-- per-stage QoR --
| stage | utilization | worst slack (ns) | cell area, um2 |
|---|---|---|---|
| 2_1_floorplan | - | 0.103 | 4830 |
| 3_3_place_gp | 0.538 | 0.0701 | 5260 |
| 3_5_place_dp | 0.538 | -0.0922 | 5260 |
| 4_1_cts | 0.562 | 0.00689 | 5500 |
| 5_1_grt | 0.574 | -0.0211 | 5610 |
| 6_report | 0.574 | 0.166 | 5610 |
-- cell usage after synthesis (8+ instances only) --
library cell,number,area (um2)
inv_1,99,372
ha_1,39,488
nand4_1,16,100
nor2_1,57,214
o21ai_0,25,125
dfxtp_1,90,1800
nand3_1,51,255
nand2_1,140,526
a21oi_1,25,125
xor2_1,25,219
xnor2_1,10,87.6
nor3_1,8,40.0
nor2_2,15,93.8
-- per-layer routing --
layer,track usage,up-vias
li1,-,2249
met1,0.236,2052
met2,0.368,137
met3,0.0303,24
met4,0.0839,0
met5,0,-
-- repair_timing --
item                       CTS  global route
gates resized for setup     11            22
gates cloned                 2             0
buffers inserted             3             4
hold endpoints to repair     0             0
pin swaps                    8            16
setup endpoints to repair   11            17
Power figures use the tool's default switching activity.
**config.mk**
```make
export PLATFORM = sky130hd
export DESIGN_NAME = mdt_cycle_decoder
export DESIGN_NICKNAME = d
export VERILOG_FILES = /design/src/rtl/mdt_pkg.sv /design/src/rtl/mdt_strobe_sampler.sv /design/src/rtl/mdt_cycle_classifier.sv /design/src/rtl/mdt_row_latch.sv /design/src/rtl/mdt_column_tracker.sv /design/src/rtl/mdt_cycle_decoder.sv
export SDC_FILE = /design/constraint.sdc
export NUM_CORES = 1
export LEC_CHECK = 0
export BUFFER_PORTS_ARGS = -buffer_cell sky130_fd_sc_hd__buf_2
export CORE_MARGIN = 1.5
export CORE_UTILIZATION = 49
export CTS_CLUSTER_DIAMETER = 150
export CTS_CLUSTER_SIZE = 12
export DETAILED_ROUTE_END_ITERATION = 8
export PLACE_DENSITY = 0.87
export SETUP_SLACK_MARGIN = 0.4
export SLEW_MARGIN = 10
export SYNTH_ARGS = -nofsm -noshare
export SYNTH_HDL_FRONTEND = slang
export SYNTH_SLANG_ARGS = --single-unit
export TNS_END_PERCENT = 100
```
**constraint.sdc**
```tcl
create_clock -name clk -period 1.8 [get_ports clk]
set_input_delay 0.36 -clock clk [delete_from_list [all_inputs] [get_ports clk]]
set_output_delay 0.36 -clock clk [all_outputs]
set_load 0.02 [all_outputs]
```
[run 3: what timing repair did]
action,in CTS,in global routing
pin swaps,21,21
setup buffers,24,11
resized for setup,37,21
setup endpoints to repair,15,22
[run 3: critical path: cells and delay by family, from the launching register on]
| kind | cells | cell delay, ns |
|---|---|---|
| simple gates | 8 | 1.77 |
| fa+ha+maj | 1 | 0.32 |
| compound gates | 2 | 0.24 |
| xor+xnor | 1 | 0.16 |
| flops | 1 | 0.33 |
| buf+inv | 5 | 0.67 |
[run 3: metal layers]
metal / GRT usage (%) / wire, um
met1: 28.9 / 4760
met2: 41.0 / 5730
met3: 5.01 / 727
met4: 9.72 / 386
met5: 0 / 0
## config.mk

```make
export PLATFORM = sky130hd
export DESIGN_NAME = bert_patgen
export DESIGN_NICKNAME = d
export VERILOG_FILES = /design/src/rtl/bert_pkg.sv /design/src/rtl/bert_cfg_shadow.sv /design/src/rtl/bert_lfsr_gen.sv /design/src/rtl/bert_word_gen.sv /design/src/rtl/bert_patgen.sv
export SDC_FILE = /design/constraint.sdc
export NUM_CORES = 1
export LEC_CHECK = 0
export ABC_AREA = 1
export BUFFER_PORTS_ARGS = -buffer_cell sky130_fd_sc_hd__buf_2
export CORE_MARGIN = 5
export CORE_UTILIZATION = 52
export DETAILED_ROUTE_END_ITERATION = 8
export PLACE_DENSITY = 0.77
export RECOVER_POWER = 50
export SLEW_MARGIN = 20
export SYNTH_ARGS = -nofsm -noshare
export SYNTH_HDL_FRONTEND = slang
export SYNTH_HIERARCHICAL = 1
export SYNTH_SLANG_ARGS = --single-unit
```

## constraint.sdc

```tcl
create_clock -name clk -period 2 [get_ports clk]
set_clock_uncertainty 0.1 [all_clocks]
set_input_delay 0.4 -clock clk [delete_from_list [all_inputs] [get_ports clk]]
set_output_delay 0.4 -clock clk [all_outputs]
set_load 0.005 [all_outputs]
```
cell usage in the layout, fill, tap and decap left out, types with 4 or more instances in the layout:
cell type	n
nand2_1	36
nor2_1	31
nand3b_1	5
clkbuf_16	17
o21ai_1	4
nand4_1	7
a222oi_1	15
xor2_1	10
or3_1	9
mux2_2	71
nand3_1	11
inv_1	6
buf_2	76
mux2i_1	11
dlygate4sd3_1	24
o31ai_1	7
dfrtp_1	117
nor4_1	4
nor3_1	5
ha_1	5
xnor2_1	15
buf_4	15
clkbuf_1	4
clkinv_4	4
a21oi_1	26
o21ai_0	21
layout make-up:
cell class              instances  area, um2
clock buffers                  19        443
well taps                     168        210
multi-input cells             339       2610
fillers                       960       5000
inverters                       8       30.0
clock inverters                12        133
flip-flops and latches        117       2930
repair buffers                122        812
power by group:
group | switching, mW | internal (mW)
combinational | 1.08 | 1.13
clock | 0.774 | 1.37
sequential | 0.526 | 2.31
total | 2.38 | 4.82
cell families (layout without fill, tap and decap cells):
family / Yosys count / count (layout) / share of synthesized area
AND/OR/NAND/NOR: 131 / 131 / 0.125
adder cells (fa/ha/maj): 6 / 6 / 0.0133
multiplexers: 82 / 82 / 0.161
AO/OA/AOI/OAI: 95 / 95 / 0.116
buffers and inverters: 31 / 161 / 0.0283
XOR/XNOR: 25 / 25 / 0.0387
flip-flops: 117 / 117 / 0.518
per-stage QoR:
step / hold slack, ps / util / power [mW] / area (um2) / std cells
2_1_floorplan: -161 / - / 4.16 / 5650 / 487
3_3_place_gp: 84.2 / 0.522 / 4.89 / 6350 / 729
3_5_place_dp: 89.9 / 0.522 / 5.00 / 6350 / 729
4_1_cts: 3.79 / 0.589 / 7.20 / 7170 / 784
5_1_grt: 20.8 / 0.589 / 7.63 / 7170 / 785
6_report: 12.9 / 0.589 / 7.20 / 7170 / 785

____________

== Work required ==
Across the material above, how many lines have the word "endpoints" in them? Answer with a bare number.

== Task result ==
3